После того как Иоганнес устроился на широком топчане с кружкой горячего пива в руке, он выслушал сокращенную версию саги Хакона о том, почему они здесь оказались.
— Конечно, я могу помочь вам пробраться в город. Насколько я понял, вы оба участвовали в осадах? Всегда есть способы пробраться в город и выбраться оттуда. Но вот зачем вам понадобилось входить в эту адову дыру… — Иоганнес сплюнул. — Там одни безумцы. И бешеные сучки. Они дерутся не из-за денег, как все добропорядочные немцы, которых я знаю. Они сражаются за Бога. Это так неразумно.
У Фуггера вспыхнули глаза:
— Неразумно? Город реформирован в соответствии с учением Лютера и законом Божьим, а ты называешь это неразумным?
— Лютера? — Иоганнес расхохотался, но тут же закашлялся, прижав ладонь к заболевшему боку. Немного оправившись, он добавил: — Большинство из тех, кто атакует город, сражаются под протестантским знаменем.
— Но я видел флаг папского епископа Мюнстерского!
— А рядом с ним развевается орлиный флаг Филиппа Гессенского.
Потрясенный Фуггер задохнулся:
— Ла… ландграфа Гессенского? Но ведь он — мирской глава протестантизма! Покровитель Лютера!

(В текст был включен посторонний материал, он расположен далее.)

This is an optimization exercise on Yosys and OpenROAD, whose aim is small area, not a production implementation.
Function was checked by simulation only, so behaviour that the tests miss may differ from the original.
Power and IR drop assume default switching activity.

==> flow/design.v <==
module stopwatch(input CLOCK, input rst, input tick, input SW1, SW0, SW2, SW3, SW4, input [3:0] layer, input [31:0] x, y, output [15:0] oled_data);
    reg [5:0] cnt;    
    reg [3:0] u;
    reg [2:0] t;
    reg [2:0] m;
    reg r, g, b;      
    wire act = tick & (layer == 4'd5);
    wire clr = rst | (act & SW1);
    wire inc = act & SW0;
    wire top = cnt[5] & cnt[4] & cnt[1];       
    wire run = ~(((m[2])));                           
    wire tinc = inc & top & run;
    wire uw = tinc & (((u[0] & ~u[1] & u[3])));                      
    wire tw = uw & (((~t[1] & t[2])));                        
    wire [3:0] u_nx = {((~u[0] & u[3]) | (u[1] & u[3]) | (u[0] & u[2])), ((u[2] & ~u[3]) | (u[0] & ~u[1] & ~u[3])), ((~u[1] & ~u[2] & ~u[3]) | (u[2] & u[3]) | (~u[0] & ~u[2] & ~u[3])), ((u[1] & ~u[3]) | (~u[0] & u[3]))};
    wire [2:0] t_nx = {((t[1] & t[2]) | (t[0] & ~t[1] & ~t[2])), ((~t[1] & ~t[2]) | (~t[0] & ~t[2])), ((t[1]))};
    wire [2:0] m_nx = {((m[2]) | (m[0] & ~m[1])), ((~m[0]) | (~m[1])), ((m[1] & ~m[2]))};
    always @(posedge CLOCK) begin
        if (clr) begin
            cnt <= 6'd0; u <= 4'd0; t <= 3'd0; m <= 3'd0;
        end else if (inc) begin
            cnt <= top ? 6'd0 : cnt + 6'd1;
            if (tinc) u <= u_nx;
            if (uw) t <= t_nx;
            if (tw) m <= m_nx;
        end
    end
    wire [12:0] xy = {x[6:0], y[5:0]};
    wire [5:0] X = x[6:1];
    wire [4:0] Y = y[5:1];
    wire ttl = (xy[0] & xy[1] & xy[2] & xy[3] & ~xy[4] & ~xy[5] & xy[11]) | (~xy[2] & xy[3] & ~xy[4] & ~xy[5] & ~xy[6] & ~xy[7] & ~xy[9] & xy[11]) | (~xy[2] & xy[3] & ~xy[4] & ~xy[5] & ~xy[6] & ~xy[8] & xy[9] & ~xy[10] & xy[11]) | (xy[0] & xy[1] & xy[2] & xy[3] & ~xy[4] & ~xy[5] & ~xy[9] & ~xy[10] & xy[12]) | (xy[0] & xy[3] & ~xy[4] & ~xy[5] & ~xy[6] & ~xy[7] & xy[9] & ~xy[10] & xy[12]) | (xy[0] & xy[1] & xy[2] & xy[3] & ~xy[4] & ~xy[5] & xy[9] & xy[10] & ~xy[12]) | (xy[0] & xy[1] & xy[3] & ~xy[4] & ~xy[5] & ~xy[6] & xy[7] & xy[10] & xy[11]) | (xy[0] & xy[1] & xy[2] & ~xy[4] & ~xy[5] & xy[8] & xy[9] & xy[10] & xy[11]) | (~xy[0] & ~xy[1] & xy[3] & ~xy[4] & ~xy[5] & ~xy[6] & ~xy[7] & ~xy[9] & xy[11]) | (~xy[2] & xy[3] & ~xy[4] & ~xy[5] & ~xy[6] & ~xy[7] & xy[9] & ~xy[10] & xy[12]) | (xy[0] & xy[1] & xy[2] & ~xy[4] & ~xy[5] & ~xy[6] & ~xy[7] & ~xy[10] & xy[12]) | (xy[0] & xy[1] & xy[2] & ~xy[4] & ~xy[5] & xy[7] & xy[9] & xy[10] & ~xy[11] & ~xy[12]) | (~xy[2] & xy[3] & ~xy[4] & ~xy[5] & ~xy[6] & xy[7] & ~xy[8] & ~xy[9] & ~xy[10] & xy[12]) | (~xy[1] & ~xy[2] & xy[3] & ~xy[4] & ~xy[5] & ~xy[6] & xy[7] & xy[8] & xy[9] & xy[11]) | (~xy[0] & ~xy[1] & xy[2] & xy[3] & ~xy[4] & ~xy[5] & ~xy[6] & xy[7] & xy[10] & xy[11]) | (~xy[0] & ~xy[1] & xy[3] & ~xy[4] & ~xy[5] & ~xy[6] & ~xy[7] & xy[9] & xy[10] & ~xy[11] & ~xy[12]) | (xy[0] & xy[1] & xy[2] & xy[3] & ~xy[4] & ~xy[5] & ~xy[8] & ~xy[10] & xy[12]) | (xy[0] & xy[1] & xy[2] & ~xy[4] & ~xy[5] & ~xy[6] & ~xy[7] & xy[10] & xy[11]) | (~xy[0] & xy[1] & ~xy[2] & xy[3] & ~xy[4] & ~xy[5] & ~xy[8] & xy[9] & ~xy[10] & xy[12]) | (~xy[0] & ~xy[1] & xy[3] & ~xy[4] & ~xy[5] & ~xy[6] & xy[7] & ~xy[9] & ~xy[10] & xy[12]) | (xy[0] & xy[1] & xy[2] & ~xy[4] & ~xy[5] & ~xy[7] & xy[8] & xy[9] & xy[11]) | (~xy[1] & xy[3] & ~xy[4] & ~xy[5] & ~xy[6] & ~xy[7] & xy[9] & ~xy[10] & xy[12]) | (xy[0] & xy[1] & xy[2] & ~xy[4] & ~xy[5] & xy[7] & ~xy[8] & xy[9] & ~xy[10] & xy[11]) | (xy[0] & xy[2] & xy[3] & ~xy[4] & ~xy[5] & ~xy[7] & xy[8] & ~xy[9] & ~xy[10] & xy[12]) | (xy[0] & xy[1] & xy[2] & ~xy[4] & ~xy[5] & xy[6] & xy[8] & ~xy[9] & ~xy[10] & xy[11]) | (xy[0] & xy[1] & xy[3] & ~xy[4] & ~xy[5] & ~xy[7] & ~xy[8] & xy[9] & xy[10] & xy[11]) | (xy[0] & xy[2] & xy[3] & ~xy[4] & ~xy[5] & xy[7] & xy[8] & ~xy[9] & ~xy[10] & xy[11]) | (xy[0] & xy[1] & xy[2] & ~xy[4] & ~xy[5] & ~xy[7] & ~xy[8] & ~xy[9] & ~xy[10] & xy[11]) | (~xy[0] & ~xy[1] & xy[3] & ~xy[4] & ~xy[5] & ~xy[6] & ~xy[8] & xy[9] & ~xy[10] & xy[11]) | (xy[1] & ~xy[2] & xy[3] & ~xy[4] & ~xy[5] & ~xy[6] & xy[7] & xy[8] & xy[10] & xy[11]) | (xy[0] & xy[2] & xy[3] & ~xy[4] & ~xy[5] & xy[6] & ~xy[8] & ~xy[9] & xy[10] & xy[11]) | (xy[0] & xy[1] & xy[2] & ~xy[4] & ~xy[5] & ~xy[6] & xy[7] & ~xy[9] & ~xy[10] & xy[11]) | (xy[0] & xy[2] & xy[3] & ~xy[4] & ~xy[5] & xy[7] & ~xy[8] & xy[9] & xy[10] & ~xy[11] & ~xy[12]) | (~xy[0] & xy[1] & ~xy[2] & xy[3] & ~xy[4] & ~xy[5] & ~xy[7] & xy[8] & xy[9] & ~xy[10] & xy[11]) | (~xy[0] & xy[1] & ~xy[2] & xy[3] & ~xy[4] & ~xy[5] & xy[7] & ~xy[8] & xy[9] & xy[10] & ~xy[11] & ~xy[12]) | (xy[0] & xy[1] & xy[2] & xy[3] & ~xy[4] & ~xy[5] & ~xy[7] & ~xy[10] & xy[12]) | (xy[0] & xy[3] & ~xy[4] & ~xy[5] & ~xy[6] & xy[7] & xy[8] & xy[9] & xy[10] & xy[11]) | (xy[0] & ~xy[1] & ~xy[2] & xy[3] & ~xy[4] & ~xy[5] & ~xy[6] & xy[7] & xy[9] & xy[11]) | (xy[0] & xy[1] & xy[2] & ~xy[4] & ~xy[5] & ~xy[7] & xy[8] & ~xy[9] & ~xy[10] & xy[12]) | (xy[0] & ~xy[2] & xy[3] & ~xy[4] & ~xy[5] & ~xy[6] & xy[8] & ~xy[9] & xy[10] & xy[11]) | (xy[0] & xy[3] & ~xy[4] & ~xy[5] & ~xy[6] & ~xy[7] & ~xy[8] & ~xy[9] & ~xy[10] & xy[11]) | (xy[0] & xy[1] & xy[3] & ~xy[4] & ~xy[5] & xy[7] & xy[8] & ~xy[9] & xy[10] & xy[11]) | (xy[1] & ~xy[2] & xy[3] & ~xy[4] & ~xy[5] & ~xy[6] & xy[7] & ~xy[8] & xy[9] & xy[11]) | (~xy[1] & xy[3] & ~xy[4] & ~xy[5] & ~xy[6] & xy[7] & ~xy[8] & xy[9] & ~xy[10] & xy[11]) | (xy[0] & xy[2] & xy[3] & ~xy[4] & ~xy[5] & xy[6] & xy[8] & ~xy[9] & ~xy[10] & xy[11]) | (~xy[0] & xy[1] & ~xy[2] & xy[3] & ~xy[4] & ~xy[5] & xy[7] & ~xy[8] & xy[9] & ~xy[10] & xy[11]) | (xy[0] & xy[1] & xy[2] & ~xy[4] & ~xy[5] & xy[6] & ~xy[8] & xy[9] & xy[10] & ~xy[11] & ~xy[12]) | (xy[0] & xy[1] & xy[2] & xy[3] & ~xy[4] & ~xy[5] & xy[6] & xy[7] & xy[8] & xy[10] & ~xy[12]) | (xy[0] & xy[2] & xy[3] & ~xy[4] & ~xy[5] & xy[6] & ~xy[8] & xy[9] & xy[10] & ~xy[11] & ~xy[12]) | (xy[0] & xy[1] & xy[2] & ~xy[4] & ~xy[5] & xy[6] & xy[7] & ~xy[8] & ~xy[9] & ~xy[10] & xy[12]) | (xy[0] & xy[2] & xy[3] & ~xy[4] & ~xy[5] & xy[6] & xy[7] & ~xy[8] & ~xy[9] & ~xy[10] & xy[12]) | (~xy[0] & ~xy[1] & xy[2] & xy[3] & xy[4] & ~xy[5] & xy[6] & xy[7] & ~xy[8] & xy[9] & ~xy[10] & xy[11]) | (xy[0] & xy[1] & xy[3] & ~xy[4] & ~xy[5] & ~xy[6] & ~xy[7] & xy[8] & xy[9] & xy[10] & ~xy[11] & ~xy[12]) | (~xy[0] & xy[1] & ~xy[2] & ~xy[3] & ~xy[4] & xy[5] & ~xy[6] & ~xy[7] & xy[8] & xy[9] & ~xy[10] & xy[11]) | (~xy[0] & xy[1] & ~xy[2] & ~xy[3] & ~xy[4] & xy[5] & xy[6] & xy[7] & ~xy[8] & xy[9] & ~xy[10] & xy[11]) | (xy[0] & xy[1] & ~xy[2] & xy[3] & xy[4] & ~xy[5] & xy[6] & xy[7] & ~xy[8] & xy[9] & ~xy[10] & xy[11]) | (~xy[0] & ~xy[1] & ~xy[2] & xy[3] & ~xy[4] & ~xy[5] & xy[6] & ~xy[7] & ~xy[8] & xy[9] & xy[10] & xy[11]) | (~xy[0] & ~xy[1] & xy[2] & xy[3] & xy[4] & ~xy[5] & ~xy[6] & ~xy[7] & xy[8] & xy[9] & ~xy[10] & xy[11]) | (~xy[0] & ~xy[1] & ~xy[2] & xy[3] & ~xy[4] & ~xy[5] & xy[6] & xy[7] & xy[8] & ~xy[9] & xy[10] & xy[11]) | (~xy[0] & xy[1] & ~xy[2] & xy[3] & ~xy[4] & ~xy[5] & xy[6] & ~xy[8] & xy[9] & xy[10] & ~xy[11] & ~xy[12]) | (xy[0] & xy[1] & ~xy[2] & xy[3] & xy[4] & ~xy[5] & ~xy[6] & ~xy[7] & xy[8] & xy[9] & ~xy[10] & xy[11]) | (xy[0] & ~xy[1] & ~xy[2] & ~xy[3] & ~xy[4] & xy[5] & ~xy[6] & ~xy[7] & xy[8] & xy[9] & ~xy[10] & xy[11]) | (xy[0] & ~xy[1] & ~xy[2] & ~xy[3] & ~xy[4] & xy[5] & xy[6] & xy[7] & ~xy[8] & xy[9] & ~xy[10] & xy[11]) | (~xy[1] & ~xy[2] & xy[3] & ~xy[4] & ~xy[5] & ~xy[6] & ~xy[7] & ~xy[8] & xy[9] & xy[10] & ~xy[11] & ~xy[12]);    
    wire su = (X[5]) | (X[1] & X[2] & X[4]);
    wire st = (X[3] & X[4]);
    wire [3:0] d = su ? u : st ? {1'b0, t} : {1'b0, m};
    wire [2:0] cc = {(~X[0] & ~X[3]) | (X[0] & ~X[2] & X[3]), (X[0] & ~X[1]) | (~X[0] & X[1]) | (~X[1] & ~X[3]) | (X[1] & ~X[2] & X[3]), (X[1] & ~X[2]) | (~X[0] & X[2]) | (X[0] & ~X[3])};
    wire [9:0] rom_in = {d, cc, Y[2:0]};
    wire glyph = (rom_in[1] & ~rom_in[2] & rom_in[4] & ~rom_in[7]) | (~rom_in[0] & ~rom_in[1] & rom_in[2] & rom_in[4] & ~rom_in[7]) | (~rom_in[1] & ~rom_in[2] & ~rom_in[4] & ~rom_in[6] & ~rom_in[7]) | (rom_in[1] & ~rom_in[2] & rom_in[7] & ~rom_in[8] & ~rom_in[9]) | (rom_in[0] & rom_in[1] & rom_in[4] & ~rom_in[7] & rom_in[9]) | (rom_in[2] & ~rom_in[3] & ~rom_in[4] & rom_in[8] & ~rom_in[9]) | (rom_in[0] & ~rom_in[1] & rom_in[2] & ~rom_in[4] & ~rom_in[7] & ~rom_in[8]) | (rom_in[4] & ~rom_in[5] & ~rom_in[6] & rom_in[7] & ~rom_in[8]) | (~rom_in[0] & ~rom_in[1] & rom_in[2] & rom_in[4] & rom_in[6]) | (~rom_in[1] & ~rom_in[2] & rom_in[3] & ~rom_in[4] & ~rom_in[7]) | (~rom_in[0] & ~rom_in[1] & ~rom_in[2] & rom_in[7] & rom_in[8]) | (rom_in[0] & rom_in[1] & rom_in[4] & ~rom_in[5] & rom_in[6]) | (rom_in[1] & rom_in[2] & ~rom_in[4] & ~rom_in[6] & ~rom_in[7] & ~rom_in[9]) | (~rom_in[0] & rom_in[1] & rom_in[2] & ~rom_in[4] & ~rom_in[7] & ~rom_in[8] & rom_in[9]) | (rom_in[0] & rom_in[3] & rom_in[5] & rom_in[7] & rom_in[8]) | (~rom_in[2] & rom_in[4] & ~rom_in[5] & rom_in[7] & rom_in[9]) | (rom_in[0] & ~rom_in[1] & ~rom_in[3] & ~rom_in[4] & rom_in[6] & ~rom_in[8] & ~rom_in[9]) | (rom_in[0] & rom_in[2] & ~rom_in[3] & ~rom_in[4] & rom_in[8]) | (rom_in[0] & rom_in[1] & rom_in[4] & rom_in[6] & rom_in[8]) | (~rom_in[0] & ~rom_in[1] & rom_in[2] & rom_in[7] & rom_in[9]) | (rom_in[1] & rom_in[3] & rom_in[5] & rom_in[7] & rom_in[8]) | (~rom_in[0] & ~rom_in[1] & rom_in[2] & rom_in[3] & ~rom_in[7] & rom_in[8]) | (~rom_in[0] & rom_in[2] & rom_in[3] & rom_in[5] & rom_in[6] & rom_in[7]) | (rom_in[0] & ~rom_in[1] & rom_in[2] & rom_in[3] & ~rom_in[4] & rom_in[6] & ~rom_in[8]) | (rom_in[0] & ~rom_in[1] & rom_in[2] & ~rom_in[3] & ~rom_in[6] & rom_in[7] & ~rom_in[8]) | (rom_in[1] & ~rom_in[2] & ~rom_in[3] & rom_in[6] & rom_in[8]) | (rom_in[1] & rom_in[2] & ~rom_in[3] & ~rom_in[4] & rom_in[8]) | (rom_in[0] & rom_in[1] & rom_in[3] & rom_in[4] & rom_in[6] & ~rom_in[7]) | (~rom_in[0] & ~rom_in[2] & ~rom_in[3] & rom_in[4] & rom_in[6] & rom_in[7] & ~rom_in[9]) | (~rom_in[0] & rom_in[1] & rom_in[2] & rom_in[3] & ~rom_in[4] & ~rom_in[7] & ~rom_in[8]);
    wire inrow = (Y >= 5'd12) && (Y <= 5'd18);
    wire inreg = (X >= 6'd15 && X <= 6'd19) || (X >= 6'd24 && X <= 6'd28) || (X >= 6'd31 && X <= 6'd35);
    wire lit = ttl | (inrow & inreg & glyph);
    wire l5 = layer == 4'd5;
    wire s2 = SW2 & l5;
    wire s3 = ~SW2 & SW3 & l5;
    wire s4 = ~SW2 & ~SW3 & SW4 & l5;
    wire sd = ~(s2 | s3 | s4);
    always @(posedge CLOCK) begin
        if (rst) begin
            r <= 1'b0; g <= 1'b0; b <= 1'b0;
        end else begin
            r <= lit ? (s2 | sd) : (s2 | s4);
            g <= lit ? sd : (s2 | s3);
            b <= lit ? (s3 | sd) : s4;
        end
    end
    assign oled_data = {{5{r}}, {6{g}}, {5{b}}};
endmodule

— Угу. Странные союзники, правда? Католики и лютеране объединили свои усилия. Мюнстерские безумцы угрожают обоим вероучениям, так что они объединились, чтобы удалить порчу раньше, чем зараза распространится. Кстати о заразе. Чем ты меня заштопал, мясник, — кошачьими кишками? У меня такое чувство, будто меня скребут когтями чуть ли не дюжина кошек!
Жан подлил старику еще пива и попросил:
— Объясни нам, что происходит, Иоганнес. Нам необходимо знать, что творится в городе. О какой порче ты говоришь?
— Они называют себя анабаптистами. Говорят, что благословенное крещение могут получить только взрослые люди, которым ведомо Слово Божье. Вот тогда их заново крестят.
Фуггер сказал:
— Это — крайняя точка зрения, но тут можно поспорить. Почему их преследуют?
— А знаешь, какая дрянь сопровождает эту «крайнюю точку зрения»? Они считают, что только они — Избранный Богом народ. Они устроили тут Святое Царство, Новый Иерусалим, и готовятся ждать в нем Страшного Суда. А после Страшного Суда все будет разрушено, и только они, истинно верующие ублюдки, останутся живы. На их призыв туда стекаются сумасшедшие со всей Германии, из Голландии, Франции и даже Англии.